#### Work request:
Go line by line through the records and tally those that include "same". Respond with the tally only.

##########

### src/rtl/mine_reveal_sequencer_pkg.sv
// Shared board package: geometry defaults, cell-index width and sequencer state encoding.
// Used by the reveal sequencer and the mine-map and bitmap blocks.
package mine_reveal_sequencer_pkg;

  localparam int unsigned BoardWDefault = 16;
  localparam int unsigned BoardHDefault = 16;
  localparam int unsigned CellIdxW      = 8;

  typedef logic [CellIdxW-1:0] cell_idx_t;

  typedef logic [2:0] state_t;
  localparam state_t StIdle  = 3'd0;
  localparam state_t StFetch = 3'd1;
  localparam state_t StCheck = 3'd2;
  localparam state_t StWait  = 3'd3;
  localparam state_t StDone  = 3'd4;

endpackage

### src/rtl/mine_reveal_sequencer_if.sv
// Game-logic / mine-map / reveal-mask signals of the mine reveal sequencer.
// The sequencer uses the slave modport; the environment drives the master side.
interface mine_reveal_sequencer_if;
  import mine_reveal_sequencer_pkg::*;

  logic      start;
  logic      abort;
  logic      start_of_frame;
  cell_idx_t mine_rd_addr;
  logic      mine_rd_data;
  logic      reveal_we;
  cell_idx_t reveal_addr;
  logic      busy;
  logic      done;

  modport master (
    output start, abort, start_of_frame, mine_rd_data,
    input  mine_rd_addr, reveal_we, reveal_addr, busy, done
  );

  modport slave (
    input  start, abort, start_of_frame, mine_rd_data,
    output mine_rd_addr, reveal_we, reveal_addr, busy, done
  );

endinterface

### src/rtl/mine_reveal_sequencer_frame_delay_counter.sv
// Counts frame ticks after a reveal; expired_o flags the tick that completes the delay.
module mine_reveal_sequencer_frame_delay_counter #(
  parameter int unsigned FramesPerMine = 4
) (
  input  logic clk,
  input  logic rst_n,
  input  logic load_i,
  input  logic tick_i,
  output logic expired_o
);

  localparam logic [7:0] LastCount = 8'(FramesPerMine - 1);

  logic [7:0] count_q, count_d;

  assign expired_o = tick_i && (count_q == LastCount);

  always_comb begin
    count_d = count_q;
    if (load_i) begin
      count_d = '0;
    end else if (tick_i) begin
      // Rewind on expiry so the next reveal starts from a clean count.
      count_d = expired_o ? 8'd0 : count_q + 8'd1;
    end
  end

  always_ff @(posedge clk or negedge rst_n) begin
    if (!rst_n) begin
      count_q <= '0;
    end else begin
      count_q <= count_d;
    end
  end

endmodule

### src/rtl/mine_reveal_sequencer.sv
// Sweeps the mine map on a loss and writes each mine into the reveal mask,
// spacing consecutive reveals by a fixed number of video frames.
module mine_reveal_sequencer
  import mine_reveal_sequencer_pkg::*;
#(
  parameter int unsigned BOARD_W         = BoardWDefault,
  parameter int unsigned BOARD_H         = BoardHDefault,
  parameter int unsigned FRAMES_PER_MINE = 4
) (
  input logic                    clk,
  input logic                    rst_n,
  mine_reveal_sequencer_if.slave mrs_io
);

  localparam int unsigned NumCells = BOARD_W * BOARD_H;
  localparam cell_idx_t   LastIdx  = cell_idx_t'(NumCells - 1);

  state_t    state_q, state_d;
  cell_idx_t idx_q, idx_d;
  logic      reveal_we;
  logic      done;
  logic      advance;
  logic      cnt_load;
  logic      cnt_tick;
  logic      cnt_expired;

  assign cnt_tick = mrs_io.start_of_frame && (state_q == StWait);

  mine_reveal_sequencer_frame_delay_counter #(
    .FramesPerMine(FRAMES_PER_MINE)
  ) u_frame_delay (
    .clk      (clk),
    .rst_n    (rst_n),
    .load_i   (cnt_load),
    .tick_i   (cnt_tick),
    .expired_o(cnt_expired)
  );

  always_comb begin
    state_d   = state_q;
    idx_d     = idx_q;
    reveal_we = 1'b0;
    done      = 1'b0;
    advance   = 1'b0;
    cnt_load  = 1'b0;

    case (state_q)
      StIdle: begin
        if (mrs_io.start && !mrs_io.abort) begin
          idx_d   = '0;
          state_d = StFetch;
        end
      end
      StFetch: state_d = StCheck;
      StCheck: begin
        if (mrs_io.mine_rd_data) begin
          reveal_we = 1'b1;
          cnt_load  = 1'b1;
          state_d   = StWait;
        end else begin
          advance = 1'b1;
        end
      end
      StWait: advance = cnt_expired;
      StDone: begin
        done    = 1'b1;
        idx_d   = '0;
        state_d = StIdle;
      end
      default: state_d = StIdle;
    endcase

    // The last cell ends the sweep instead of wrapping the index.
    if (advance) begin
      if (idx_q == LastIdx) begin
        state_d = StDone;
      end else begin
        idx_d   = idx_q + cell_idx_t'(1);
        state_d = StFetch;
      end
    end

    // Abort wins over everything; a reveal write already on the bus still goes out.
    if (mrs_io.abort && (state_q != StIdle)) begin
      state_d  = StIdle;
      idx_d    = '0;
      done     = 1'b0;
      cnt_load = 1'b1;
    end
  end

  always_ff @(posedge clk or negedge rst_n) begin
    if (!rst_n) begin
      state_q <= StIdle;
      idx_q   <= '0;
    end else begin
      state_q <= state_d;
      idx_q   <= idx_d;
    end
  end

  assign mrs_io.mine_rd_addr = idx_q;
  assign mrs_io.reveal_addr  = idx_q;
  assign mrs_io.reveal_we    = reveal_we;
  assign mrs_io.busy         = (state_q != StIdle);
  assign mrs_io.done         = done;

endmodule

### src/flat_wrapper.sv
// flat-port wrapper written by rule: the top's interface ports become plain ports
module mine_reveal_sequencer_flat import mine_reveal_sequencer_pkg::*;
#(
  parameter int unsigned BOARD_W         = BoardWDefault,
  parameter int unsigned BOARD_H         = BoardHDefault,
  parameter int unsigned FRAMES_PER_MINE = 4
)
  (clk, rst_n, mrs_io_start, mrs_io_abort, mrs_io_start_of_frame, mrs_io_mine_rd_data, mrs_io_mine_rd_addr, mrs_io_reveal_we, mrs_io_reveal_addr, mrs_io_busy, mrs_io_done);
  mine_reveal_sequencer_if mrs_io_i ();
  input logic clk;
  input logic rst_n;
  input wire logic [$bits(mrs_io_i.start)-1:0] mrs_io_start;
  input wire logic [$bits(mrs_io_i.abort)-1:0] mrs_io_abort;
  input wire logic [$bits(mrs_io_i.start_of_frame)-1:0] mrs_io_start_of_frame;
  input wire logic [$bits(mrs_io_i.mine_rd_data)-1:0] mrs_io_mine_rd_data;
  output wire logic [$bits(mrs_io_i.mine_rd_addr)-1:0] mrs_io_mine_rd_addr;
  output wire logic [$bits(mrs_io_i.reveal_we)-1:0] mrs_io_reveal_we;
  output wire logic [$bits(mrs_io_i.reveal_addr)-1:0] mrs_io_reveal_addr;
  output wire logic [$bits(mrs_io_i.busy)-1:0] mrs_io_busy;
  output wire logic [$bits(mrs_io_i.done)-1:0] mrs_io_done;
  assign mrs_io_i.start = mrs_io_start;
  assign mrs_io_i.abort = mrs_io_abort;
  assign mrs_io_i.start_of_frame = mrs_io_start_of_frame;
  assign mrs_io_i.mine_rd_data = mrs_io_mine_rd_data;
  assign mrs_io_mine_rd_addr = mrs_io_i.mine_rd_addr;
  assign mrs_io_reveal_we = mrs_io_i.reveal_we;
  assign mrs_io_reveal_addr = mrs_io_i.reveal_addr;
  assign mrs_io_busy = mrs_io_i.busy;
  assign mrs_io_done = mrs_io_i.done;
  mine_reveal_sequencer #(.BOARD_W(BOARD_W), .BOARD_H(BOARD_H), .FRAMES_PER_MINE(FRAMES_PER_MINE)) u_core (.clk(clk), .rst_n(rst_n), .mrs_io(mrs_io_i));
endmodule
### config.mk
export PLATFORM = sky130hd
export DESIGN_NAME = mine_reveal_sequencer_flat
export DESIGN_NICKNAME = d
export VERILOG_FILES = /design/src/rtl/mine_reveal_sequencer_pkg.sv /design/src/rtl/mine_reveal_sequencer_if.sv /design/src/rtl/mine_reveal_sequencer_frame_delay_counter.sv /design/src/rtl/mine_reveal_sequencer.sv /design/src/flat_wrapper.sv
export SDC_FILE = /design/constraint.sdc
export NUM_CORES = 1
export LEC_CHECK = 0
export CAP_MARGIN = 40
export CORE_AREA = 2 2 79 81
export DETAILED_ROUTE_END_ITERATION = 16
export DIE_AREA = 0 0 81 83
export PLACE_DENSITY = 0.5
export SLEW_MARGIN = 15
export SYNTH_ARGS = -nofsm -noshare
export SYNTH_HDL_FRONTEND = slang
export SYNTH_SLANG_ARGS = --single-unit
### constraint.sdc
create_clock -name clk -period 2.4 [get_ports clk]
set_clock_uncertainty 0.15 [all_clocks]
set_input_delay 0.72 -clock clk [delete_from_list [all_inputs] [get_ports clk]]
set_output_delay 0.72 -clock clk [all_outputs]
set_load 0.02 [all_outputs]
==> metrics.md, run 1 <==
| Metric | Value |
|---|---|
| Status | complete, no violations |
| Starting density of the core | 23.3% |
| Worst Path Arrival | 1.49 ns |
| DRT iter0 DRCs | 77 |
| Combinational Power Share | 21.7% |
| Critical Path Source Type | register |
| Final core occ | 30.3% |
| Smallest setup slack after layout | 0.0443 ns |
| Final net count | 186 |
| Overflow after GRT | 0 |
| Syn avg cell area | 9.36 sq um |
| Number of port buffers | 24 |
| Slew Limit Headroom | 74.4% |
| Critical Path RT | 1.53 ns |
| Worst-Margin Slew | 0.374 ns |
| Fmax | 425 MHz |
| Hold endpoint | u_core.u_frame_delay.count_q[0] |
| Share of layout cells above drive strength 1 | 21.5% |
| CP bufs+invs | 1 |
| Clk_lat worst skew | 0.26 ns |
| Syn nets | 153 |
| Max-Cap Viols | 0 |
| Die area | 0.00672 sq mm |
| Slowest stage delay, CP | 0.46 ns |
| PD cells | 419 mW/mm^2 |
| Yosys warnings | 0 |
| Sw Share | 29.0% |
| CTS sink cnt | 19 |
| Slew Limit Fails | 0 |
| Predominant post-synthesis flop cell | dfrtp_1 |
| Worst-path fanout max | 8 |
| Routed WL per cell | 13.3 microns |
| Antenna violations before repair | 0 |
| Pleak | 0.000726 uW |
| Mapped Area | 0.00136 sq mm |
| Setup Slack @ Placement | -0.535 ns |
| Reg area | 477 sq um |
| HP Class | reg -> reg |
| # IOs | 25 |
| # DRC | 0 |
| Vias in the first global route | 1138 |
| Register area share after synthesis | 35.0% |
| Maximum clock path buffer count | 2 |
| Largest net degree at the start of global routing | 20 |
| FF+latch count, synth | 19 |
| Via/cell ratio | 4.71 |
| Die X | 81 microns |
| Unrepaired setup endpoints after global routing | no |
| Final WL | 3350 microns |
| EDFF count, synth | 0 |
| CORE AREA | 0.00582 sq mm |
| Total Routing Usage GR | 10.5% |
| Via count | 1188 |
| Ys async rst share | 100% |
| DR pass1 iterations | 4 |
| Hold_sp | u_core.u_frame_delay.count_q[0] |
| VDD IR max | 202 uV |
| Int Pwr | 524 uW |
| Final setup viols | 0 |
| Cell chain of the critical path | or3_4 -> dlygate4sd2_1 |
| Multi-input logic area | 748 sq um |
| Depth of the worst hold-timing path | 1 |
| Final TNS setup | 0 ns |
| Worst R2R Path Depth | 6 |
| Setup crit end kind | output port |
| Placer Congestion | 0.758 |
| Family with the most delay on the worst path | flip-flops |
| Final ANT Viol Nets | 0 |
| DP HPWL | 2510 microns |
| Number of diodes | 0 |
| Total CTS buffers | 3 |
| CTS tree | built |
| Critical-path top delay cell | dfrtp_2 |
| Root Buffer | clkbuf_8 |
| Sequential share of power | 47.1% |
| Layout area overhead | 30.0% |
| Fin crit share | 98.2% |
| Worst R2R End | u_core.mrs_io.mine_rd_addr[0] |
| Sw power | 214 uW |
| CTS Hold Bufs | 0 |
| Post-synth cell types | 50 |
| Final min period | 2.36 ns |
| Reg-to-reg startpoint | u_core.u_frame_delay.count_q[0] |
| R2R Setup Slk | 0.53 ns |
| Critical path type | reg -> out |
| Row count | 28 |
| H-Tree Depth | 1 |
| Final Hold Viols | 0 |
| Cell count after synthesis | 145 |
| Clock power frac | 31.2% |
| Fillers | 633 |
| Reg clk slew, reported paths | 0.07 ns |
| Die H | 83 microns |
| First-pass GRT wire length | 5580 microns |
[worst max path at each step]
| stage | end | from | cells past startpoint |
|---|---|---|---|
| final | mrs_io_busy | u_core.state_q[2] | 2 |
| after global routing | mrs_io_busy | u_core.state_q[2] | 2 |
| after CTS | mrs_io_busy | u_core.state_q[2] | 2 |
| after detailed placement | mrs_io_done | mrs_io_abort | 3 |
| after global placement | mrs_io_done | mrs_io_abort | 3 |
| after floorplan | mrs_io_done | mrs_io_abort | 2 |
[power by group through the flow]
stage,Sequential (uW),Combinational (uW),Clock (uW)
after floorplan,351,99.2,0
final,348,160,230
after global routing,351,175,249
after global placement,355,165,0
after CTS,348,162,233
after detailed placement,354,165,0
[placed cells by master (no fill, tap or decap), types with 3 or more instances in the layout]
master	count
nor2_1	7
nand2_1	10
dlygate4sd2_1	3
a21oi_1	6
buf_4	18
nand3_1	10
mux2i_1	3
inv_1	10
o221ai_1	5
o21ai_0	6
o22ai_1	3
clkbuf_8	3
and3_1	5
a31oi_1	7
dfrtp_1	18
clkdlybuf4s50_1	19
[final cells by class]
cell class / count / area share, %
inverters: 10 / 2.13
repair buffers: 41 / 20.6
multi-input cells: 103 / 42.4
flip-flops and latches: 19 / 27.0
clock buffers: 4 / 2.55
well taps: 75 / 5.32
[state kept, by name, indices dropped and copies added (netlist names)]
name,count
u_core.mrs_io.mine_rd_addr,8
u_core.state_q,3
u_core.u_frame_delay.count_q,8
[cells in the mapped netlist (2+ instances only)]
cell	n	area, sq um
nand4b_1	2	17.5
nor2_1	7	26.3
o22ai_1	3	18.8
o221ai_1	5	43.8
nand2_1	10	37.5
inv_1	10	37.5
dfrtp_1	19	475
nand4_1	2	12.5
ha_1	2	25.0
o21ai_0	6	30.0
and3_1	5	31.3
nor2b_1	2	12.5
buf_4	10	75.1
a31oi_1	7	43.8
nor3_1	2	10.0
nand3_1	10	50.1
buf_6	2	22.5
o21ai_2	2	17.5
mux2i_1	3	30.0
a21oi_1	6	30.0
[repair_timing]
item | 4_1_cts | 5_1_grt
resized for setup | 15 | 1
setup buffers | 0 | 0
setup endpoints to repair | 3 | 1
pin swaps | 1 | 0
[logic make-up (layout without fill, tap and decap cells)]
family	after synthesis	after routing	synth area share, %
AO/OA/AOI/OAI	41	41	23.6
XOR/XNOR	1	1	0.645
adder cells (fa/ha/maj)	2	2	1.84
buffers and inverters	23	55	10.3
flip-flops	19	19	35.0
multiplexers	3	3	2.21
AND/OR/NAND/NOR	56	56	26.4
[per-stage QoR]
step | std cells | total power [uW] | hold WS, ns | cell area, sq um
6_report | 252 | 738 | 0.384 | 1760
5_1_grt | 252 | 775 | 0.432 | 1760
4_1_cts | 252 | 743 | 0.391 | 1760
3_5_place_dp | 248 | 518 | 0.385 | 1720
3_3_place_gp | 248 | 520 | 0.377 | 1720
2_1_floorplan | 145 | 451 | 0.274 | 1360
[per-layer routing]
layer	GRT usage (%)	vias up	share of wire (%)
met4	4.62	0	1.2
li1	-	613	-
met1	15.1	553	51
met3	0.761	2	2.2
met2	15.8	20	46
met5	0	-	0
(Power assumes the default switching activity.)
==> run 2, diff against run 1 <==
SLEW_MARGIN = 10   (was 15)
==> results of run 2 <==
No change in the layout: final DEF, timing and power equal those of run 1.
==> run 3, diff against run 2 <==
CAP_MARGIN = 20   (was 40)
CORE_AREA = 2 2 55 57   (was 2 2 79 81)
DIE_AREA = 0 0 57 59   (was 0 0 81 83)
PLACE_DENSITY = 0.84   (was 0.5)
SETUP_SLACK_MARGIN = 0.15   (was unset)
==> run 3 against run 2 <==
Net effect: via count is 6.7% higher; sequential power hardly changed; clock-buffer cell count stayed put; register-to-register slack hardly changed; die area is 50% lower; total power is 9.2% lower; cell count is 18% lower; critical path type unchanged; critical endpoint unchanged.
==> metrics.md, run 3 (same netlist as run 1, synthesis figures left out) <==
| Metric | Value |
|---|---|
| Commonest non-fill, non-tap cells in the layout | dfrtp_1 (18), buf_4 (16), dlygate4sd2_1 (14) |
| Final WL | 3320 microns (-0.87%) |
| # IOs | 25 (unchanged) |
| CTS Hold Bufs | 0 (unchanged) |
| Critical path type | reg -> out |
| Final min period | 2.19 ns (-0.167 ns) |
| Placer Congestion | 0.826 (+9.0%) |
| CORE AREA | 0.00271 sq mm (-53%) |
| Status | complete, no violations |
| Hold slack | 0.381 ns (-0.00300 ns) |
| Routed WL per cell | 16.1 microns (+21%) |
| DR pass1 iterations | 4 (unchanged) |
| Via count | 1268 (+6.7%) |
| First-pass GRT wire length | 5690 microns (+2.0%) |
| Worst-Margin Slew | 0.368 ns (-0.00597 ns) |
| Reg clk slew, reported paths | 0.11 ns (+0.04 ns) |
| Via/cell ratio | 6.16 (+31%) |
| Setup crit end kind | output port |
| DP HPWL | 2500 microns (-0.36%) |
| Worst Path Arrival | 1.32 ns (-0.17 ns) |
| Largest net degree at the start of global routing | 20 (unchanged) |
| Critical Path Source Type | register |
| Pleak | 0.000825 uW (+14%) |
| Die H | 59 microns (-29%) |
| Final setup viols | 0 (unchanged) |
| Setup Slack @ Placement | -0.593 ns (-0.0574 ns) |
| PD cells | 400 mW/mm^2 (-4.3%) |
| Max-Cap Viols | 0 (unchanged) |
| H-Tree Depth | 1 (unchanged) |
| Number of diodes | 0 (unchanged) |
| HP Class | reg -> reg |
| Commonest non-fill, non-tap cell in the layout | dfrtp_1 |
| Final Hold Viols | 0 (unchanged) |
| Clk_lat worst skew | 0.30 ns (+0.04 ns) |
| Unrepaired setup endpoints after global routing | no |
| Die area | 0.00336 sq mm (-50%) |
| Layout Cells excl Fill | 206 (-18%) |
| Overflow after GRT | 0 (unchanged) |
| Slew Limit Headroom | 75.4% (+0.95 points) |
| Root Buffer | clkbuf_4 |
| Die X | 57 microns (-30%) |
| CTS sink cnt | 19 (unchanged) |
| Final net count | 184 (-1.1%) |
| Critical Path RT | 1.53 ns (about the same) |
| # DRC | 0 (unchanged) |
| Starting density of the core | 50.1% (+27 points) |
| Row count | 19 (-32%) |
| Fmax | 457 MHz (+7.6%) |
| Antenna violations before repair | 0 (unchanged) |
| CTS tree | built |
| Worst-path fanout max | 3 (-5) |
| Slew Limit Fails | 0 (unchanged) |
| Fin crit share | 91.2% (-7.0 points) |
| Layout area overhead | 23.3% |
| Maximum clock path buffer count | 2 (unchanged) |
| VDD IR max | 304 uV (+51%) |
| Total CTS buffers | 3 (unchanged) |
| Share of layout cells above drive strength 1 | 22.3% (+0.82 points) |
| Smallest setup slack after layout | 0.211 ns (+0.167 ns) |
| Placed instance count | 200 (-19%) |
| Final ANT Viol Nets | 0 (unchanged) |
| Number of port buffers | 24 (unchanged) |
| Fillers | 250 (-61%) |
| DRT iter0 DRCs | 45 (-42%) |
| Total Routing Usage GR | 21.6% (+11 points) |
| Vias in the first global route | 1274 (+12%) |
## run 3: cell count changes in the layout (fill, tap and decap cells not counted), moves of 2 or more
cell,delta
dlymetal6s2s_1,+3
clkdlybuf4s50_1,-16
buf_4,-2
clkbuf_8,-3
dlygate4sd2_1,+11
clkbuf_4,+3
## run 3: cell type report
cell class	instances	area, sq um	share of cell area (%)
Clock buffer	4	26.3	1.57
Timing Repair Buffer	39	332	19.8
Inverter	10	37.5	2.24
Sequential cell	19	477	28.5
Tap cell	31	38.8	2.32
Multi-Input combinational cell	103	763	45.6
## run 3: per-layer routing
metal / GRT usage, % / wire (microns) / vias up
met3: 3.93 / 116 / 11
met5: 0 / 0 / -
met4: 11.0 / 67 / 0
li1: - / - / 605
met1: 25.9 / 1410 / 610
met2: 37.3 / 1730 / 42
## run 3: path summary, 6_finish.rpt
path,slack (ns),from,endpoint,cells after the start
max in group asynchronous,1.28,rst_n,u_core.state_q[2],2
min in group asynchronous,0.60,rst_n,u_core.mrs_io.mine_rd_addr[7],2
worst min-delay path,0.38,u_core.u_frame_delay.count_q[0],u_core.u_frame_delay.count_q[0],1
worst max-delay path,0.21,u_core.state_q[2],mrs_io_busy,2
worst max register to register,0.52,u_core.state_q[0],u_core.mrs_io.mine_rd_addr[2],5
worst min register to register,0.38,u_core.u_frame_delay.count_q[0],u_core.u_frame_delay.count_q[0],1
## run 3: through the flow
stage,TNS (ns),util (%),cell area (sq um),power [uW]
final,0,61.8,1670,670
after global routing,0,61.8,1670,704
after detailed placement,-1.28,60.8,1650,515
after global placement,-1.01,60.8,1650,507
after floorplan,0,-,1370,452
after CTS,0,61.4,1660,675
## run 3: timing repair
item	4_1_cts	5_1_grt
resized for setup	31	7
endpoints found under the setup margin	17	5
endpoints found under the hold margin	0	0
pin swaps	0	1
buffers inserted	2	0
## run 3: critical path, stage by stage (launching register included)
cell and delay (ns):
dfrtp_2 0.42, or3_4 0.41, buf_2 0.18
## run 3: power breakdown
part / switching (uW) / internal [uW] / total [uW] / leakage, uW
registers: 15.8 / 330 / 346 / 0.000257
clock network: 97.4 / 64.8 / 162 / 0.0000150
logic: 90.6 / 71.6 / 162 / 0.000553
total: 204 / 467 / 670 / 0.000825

##########

#### Exercise answer:
2